Description of the task:
From the listing below, pick out each line with the word "cycles".
[[ Listed records, beginning ]]
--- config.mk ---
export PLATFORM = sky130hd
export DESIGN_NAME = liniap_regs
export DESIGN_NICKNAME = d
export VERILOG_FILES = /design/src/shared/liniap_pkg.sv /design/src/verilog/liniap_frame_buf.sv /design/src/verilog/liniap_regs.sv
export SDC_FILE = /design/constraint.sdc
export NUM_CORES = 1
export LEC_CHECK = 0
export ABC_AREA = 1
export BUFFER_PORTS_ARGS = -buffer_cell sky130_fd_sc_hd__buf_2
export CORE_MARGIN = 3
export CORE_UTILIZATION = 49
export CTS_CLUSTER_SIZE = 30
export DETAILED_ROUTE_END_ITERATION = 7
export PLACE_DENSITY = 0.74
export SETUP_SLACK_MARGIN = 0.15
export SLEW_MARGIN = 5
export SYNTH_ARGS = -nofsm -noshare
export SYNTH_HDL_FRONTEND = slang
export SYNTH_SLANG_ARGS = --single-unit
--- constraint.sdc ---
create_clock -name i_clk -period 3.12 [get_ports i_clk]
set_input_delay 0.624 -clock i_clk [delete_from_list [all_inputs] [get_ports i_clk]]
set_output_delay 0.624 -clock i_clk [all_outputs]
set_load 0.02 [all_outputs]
[[ Listed records, end ]]
[[ Listed records, beginning ]]
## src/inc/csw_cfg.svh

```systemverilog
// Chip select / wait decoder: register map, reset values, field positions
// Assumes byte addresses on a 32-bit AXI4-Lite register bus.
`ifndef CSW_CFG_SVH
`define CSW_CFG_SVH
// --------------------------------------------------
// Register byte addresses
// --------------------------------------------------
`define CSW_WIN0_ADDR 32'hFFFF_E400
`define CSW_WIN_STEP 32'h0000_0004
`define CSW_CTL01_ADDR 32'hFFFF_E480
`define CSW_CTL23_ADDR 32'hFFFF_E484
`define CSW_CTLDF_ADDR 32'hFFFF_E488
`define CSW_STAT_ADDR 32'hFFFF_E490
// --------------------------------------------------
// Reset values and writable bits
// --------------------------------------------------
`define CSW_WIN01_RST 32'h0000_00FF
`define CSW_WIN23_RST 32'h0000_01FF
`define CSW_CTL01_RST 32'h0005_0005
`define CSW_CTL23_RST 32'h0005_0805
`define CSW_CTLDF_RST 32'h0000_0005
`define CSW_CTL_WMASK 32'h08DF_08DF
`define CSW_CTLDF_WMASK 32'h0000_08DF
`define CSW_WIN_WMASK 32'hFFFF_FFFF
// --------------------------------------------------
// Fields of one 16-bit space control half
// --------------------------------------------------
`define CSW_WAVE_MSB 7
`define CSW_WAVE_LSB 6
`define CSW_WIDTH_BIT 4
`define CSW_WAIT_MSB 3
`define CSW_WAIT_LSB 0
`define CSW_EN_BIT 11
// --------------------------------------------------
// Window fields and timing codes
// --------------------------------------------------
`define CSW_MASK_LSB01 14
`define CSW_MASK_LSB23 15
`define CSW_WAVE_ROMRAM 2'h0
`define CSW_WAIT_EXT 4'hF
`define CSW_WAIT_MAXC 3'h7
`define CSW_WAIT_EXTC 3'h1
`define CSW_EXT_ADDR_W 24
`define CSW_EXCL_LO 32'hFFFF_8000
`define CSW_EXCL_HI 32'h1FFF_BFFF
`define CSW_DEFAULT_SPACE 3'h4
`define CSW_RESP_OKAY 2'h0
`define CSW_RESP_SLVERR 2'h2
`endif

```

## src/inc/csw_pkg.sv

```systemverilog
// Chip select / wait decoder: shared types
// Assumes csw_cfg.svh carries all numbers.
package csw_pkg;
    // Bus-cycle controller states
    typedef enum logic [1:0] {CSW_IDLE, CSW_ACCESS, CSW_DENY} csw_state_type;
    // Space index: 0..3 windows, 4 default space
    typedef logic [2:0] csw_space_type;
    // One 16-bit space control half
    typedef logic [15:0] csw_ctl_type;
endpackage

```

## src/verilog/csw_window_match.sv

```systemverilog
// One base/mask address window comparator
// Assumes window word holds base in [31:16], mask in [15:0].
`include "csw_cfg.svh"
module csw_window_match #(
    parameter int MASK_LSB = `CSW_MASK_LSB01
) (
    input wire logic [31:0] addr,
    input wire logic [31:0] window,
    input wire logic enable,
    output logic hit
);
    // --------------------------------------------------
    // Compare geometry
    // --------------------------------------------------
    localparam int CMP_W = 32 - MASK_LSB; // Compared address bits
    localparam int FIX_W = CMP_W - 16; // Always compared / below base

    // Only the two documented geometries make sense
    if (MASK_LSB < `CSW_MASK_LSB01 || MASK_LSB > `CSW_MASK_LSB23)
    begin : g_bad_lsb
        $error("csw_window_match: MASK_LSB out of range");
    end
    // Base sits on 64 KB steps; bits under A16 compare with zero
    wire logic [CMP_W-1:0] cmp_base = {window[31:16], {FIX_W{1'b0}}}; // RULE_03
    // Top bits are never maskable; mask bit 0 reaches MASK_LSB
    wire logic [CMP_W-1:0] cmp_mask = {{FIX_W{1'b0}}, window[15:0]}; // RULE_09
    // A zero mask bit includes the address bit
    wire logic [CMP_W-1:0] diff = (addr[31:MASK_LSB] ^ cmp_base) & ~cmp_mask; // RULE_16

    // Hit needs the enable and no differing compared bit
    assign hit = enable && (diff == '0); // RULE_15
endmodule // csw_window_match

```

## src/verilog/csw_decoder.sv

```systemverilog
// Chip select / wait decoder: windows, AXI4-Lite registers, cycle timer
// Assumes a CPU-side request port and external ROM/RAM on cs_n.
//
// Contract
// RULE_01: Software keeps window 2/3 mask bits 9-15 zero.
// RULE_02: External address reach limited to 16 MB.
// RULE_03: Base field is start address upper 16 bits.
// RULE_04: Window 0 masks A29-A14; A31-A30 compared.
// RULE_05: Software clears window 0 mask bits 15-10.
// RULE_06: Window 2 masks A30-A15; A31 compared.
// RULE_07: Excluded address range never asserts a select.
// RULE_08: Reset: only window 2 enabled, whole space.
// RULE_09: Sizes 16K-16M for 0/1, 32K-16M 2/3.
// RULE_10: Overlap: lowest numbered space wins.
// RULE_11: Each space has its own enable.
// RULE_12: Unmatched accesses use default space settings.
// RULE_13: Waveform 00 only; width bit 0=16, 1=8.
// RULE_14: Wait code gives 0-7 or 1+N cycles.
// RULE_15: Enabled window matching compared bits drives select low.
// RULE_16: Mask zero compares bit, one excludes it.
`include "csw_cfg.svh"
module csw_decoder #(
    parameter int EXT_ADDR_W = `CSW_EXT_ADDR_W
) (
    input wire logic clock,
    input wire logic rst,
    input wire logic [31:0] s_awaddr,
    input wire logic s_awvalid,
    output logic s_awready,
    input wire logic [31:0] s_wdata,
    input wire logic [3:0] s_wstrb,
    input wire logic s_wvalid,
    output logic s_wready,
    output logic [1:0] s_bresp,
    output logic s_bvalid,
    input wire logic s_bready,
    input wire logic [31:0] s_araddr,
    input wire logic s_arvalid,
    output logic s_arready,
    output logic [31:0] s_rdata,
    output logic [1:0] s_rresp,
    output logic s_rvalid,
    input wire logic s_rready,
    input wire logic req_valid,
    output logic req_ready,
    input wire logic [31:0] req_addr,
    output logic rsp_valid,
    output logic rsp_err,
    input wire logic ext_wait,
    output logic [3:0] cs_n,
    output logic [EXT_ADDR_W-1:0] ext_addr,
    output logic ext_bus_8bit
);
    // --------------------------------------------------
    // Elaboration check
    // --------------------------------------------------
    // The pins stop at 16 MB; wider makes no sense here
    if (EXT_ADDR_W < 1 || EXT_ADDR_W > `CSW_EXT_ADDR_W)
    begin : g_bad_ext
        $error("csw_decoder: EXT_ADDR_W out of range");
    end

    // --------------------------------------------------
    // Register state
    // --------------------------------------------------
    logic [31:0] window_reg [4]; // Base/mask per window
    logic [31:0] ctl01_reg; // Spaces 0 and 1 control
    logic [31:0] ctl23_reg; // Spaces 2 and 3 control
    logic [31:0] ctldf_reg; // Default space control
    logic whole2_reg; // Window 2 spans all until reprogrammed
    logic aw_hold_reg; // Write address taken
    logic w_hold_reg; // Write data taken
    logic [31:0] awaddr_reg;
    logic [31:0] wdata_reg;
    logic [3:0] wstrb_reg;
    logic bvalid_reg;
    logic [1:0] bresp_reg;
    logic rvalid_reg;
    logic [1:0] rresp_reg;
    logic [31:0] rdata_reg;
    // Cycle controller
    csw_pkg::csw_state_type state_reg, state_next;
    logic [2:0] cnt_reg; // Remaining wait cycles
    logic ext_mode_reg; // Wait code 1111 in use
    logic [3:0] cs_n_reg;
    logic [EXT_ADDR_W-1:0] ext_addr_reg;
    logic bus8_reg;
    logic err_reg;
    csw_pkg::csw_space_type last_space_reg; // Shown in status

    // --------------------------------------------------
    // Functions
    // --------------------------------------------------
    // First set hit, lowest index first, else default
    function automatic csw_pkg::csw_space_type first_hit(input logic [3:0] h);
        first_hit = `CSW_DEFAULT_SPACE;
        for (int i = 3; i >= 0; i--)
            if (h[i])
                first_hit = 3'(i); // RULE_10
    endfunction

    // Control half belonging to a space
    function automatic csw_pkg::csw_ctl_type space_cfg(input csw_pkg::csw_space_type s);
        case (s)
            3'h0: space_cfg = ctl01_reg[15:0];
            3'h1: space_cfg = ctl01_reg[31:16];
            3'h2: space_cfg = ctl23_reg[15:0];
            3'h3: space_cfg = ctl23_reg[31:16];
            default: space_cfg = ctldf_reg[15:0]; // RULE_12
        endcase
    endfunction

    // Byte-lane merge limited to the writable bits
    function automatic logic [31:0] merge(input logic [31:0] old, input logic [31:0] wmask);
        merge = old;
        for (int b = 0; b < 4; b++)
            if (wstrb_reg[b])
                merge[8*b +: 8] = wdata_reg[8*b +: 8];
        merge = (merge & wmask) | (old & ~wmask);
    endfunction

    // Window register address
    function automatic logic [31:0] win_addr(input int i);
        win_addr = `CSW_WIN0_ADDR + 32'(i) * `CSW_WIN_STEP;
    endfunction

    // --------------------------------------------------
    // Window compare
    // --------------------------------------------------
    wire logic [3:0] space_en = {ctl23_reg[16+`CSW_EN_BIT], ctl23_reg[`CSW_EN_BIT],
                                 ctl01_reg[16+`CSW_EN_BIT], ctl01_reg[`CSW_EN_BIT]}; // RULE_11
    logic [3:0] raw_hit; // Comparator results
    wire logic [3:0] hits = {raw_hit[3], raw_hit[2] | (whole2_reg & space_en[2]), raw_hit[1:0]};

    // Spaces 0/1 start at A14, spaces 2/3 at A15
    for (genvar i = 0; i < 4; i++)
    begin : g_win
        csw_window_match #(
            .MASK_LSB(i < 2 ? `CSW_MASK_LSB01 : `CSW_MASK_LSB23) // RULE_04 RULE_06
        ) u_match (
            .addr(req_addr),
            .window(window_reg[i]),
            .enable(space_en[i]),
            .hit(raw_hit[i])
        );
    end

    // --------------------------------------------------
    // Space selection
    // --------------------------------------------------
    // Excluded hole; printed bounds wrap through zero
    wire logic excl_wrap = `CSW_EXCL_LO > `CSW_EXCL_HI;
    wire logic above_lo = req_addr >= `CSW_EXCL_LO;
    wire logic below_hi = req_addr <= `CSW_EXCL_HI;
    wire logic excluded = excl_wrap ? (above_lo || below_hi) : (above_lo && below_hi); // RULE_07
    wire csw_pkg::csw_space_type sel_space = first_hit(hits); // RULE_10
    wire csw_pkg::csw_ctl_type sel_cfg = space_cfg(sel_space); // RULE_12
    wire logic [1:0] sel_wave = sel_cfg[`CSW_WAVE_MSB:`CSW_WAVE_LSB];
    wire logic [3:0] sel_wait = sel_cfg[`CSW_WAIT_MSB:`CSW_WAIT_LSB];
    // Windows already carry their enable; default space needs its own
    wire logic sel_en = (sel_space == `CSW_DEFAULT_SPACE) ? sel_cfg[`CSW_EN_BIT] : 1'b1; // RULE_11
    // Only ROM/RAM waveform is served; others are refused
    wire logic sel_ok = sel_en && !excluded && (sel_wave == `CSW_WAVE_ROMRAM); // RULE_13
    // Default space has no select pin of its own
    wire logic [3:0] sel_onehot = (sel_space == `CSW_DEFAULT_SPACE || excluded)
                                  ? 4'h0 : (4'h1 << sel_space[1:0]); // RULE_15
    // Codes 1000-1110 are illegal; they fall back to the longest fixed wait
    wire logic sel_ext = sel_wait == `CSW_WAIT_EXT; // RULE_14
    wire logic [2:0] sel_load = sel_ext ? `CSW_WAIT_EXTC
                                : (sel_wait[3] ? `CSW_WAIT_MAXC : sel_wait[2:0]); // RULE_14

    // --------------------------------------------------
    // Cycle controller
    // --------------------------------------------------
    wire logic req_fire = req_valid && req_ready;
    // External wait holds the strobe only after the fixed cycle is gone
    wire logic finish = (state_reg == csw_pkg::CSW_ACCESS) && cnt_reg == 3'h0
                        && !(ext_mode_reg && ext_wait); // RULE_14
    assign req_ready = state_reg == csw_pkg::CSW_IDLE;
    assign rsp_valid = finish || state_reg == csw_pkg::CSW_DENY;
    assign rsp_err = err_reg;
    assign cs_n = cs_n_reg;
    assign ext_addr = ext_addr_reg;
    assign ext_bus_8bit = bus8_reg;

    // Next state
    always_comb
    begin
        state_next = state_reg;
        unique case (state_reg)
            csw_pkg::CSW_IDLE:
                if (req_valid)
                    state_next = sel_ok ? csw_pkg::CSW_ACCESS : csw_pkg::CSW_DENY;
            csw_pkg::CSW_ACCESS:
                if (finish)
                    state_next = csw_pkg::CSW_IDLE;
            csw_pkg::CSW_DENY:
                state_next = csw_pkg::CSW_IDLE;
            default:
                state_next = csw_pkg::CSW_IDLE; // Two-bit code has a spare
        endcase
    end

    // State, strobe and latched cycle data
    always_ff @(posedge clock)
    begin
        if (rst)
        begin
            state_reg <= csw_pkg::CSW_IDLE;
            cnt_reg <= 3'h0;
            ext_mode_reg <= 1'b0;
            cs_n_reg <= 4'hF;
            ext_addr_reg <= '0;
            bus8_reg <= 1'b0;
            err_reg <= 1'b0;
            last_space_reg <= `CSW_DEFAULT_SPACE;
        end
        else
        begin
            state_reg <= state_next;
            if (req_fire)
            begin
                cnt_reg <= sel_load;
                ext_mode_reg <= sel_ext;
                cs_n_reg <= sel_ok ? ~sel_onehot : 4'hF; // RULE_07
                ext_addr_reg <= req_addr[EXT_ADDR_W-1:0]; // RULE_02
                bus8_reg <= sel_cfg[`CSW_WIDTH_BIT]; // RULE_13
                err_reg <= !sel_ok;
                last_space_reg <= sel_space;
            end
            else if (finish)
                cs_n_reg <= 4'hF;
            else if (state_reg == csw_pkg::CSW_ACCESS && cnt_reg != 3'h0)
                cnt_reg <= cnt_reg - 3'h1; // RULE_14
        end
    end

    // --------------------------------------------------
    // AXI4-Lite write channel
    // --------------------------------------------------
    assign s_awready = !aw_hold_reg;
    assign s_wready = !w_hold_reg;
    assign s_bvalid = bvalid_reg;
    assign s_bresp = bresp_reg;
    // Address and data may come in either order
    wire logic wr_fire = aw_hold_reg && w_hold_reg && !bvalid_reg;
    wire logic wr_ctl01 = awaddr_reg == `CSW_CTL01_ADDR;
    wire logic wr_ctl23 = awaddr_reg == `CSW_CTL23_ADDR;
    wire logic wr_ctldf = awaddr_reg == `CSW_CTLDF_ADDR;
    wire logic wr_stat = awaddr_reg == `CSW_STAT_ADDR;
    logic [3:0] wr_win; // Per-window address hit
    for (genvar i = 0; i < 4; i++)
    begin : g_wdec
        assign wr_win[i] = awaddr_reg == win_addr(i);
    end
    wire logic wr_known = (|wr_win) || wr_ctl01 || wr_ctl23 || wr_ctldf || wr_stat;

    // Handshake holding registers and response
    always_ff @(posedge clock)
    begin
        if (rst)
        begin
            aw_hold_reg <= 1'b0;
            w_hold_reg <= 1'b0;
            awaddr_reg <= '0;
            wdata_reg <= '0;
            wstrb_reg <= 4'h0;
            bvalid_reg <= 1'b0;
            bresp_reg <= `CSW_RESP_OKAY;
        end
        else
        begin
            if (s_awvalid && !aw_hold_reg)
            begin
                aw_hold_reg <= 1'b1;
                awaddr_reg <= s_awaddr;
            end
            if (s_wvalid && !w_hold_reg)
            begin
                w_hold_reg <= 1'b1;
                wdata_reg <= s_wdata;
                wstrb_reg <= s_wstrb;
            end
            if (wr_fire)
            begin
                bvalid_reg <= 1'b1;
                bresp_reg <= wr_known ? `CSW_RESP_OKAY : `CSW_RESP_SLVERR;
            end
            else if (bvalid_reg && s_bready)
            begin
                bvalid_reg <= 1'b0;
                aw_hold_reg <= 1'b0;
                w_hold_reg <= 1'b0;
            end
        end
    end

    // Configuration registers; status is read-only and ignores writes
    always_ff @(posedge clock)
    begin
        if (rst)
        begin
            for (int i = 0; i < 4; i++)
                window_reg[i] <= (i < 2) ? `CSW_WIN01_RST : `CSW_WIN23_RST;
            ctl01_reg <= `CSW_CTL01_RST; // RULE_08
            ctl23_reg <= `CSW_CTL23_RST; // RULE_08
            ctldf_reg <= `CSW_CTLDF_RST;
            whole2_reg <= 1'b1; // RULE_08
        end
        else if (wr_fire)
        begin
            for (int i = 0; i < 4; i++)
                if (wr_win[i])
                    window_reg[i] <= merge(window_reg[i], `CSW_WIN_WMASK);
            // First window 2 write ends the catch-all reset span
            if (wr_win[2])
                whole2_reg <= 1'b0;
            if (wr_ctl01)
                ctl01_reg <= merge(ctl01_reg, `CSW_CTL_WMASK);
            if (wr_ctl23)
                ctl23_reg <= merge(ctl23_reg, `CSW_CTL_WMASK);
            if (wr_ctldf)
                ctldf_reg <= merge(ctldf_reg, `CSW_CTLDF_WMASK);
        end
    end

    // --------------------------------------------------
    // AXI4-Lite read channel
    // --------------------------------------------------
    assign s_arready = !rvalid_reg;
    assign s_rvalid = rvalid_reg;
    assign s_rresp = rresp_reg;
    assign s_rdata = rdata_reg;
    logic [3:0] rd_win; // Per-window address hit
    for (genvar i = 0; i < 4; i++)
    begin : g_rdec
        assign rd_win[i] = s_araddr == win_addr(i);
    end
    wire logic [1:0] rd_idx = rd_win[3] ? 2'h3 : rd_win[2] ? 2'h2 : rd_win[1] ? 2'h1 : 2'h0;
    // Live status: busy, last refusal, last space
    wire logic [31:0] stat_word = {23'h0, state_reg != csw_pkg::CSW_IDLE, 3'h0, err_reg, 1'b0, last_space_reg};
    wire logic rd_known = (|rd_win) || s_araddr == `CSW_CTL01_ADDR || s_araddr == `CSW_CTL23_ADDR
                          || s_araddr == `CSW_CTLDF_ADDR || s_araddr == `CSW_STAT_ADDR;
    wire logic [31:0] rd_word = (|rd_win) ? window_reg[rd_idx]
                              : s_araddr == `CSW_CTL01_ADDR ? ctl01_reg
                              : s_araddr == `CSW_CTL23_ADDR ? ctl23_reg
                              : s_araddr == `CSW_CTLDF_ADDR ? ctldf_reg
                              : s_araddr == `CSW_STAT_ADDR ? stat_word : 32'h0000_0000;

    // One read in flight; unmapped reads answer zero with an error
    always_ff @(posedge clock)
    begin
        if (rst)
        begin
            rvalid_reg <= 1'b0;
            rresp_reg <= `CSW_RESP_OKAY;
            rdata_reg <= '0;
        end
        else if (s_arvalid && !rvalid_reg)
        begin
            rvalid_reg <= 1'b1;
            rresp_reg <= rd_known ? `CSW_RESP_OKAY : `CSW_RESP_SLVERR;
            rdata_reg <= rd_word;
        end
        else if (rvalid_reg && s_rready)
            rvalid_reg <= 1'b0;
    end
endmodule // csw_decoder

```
[[ Listed records, end ]]
Solved exercise:
// RULE_14: Wait code gives 0-7 or 1+N cycles.
    logic [2:0] cnt_reg; // Remaining wait cycles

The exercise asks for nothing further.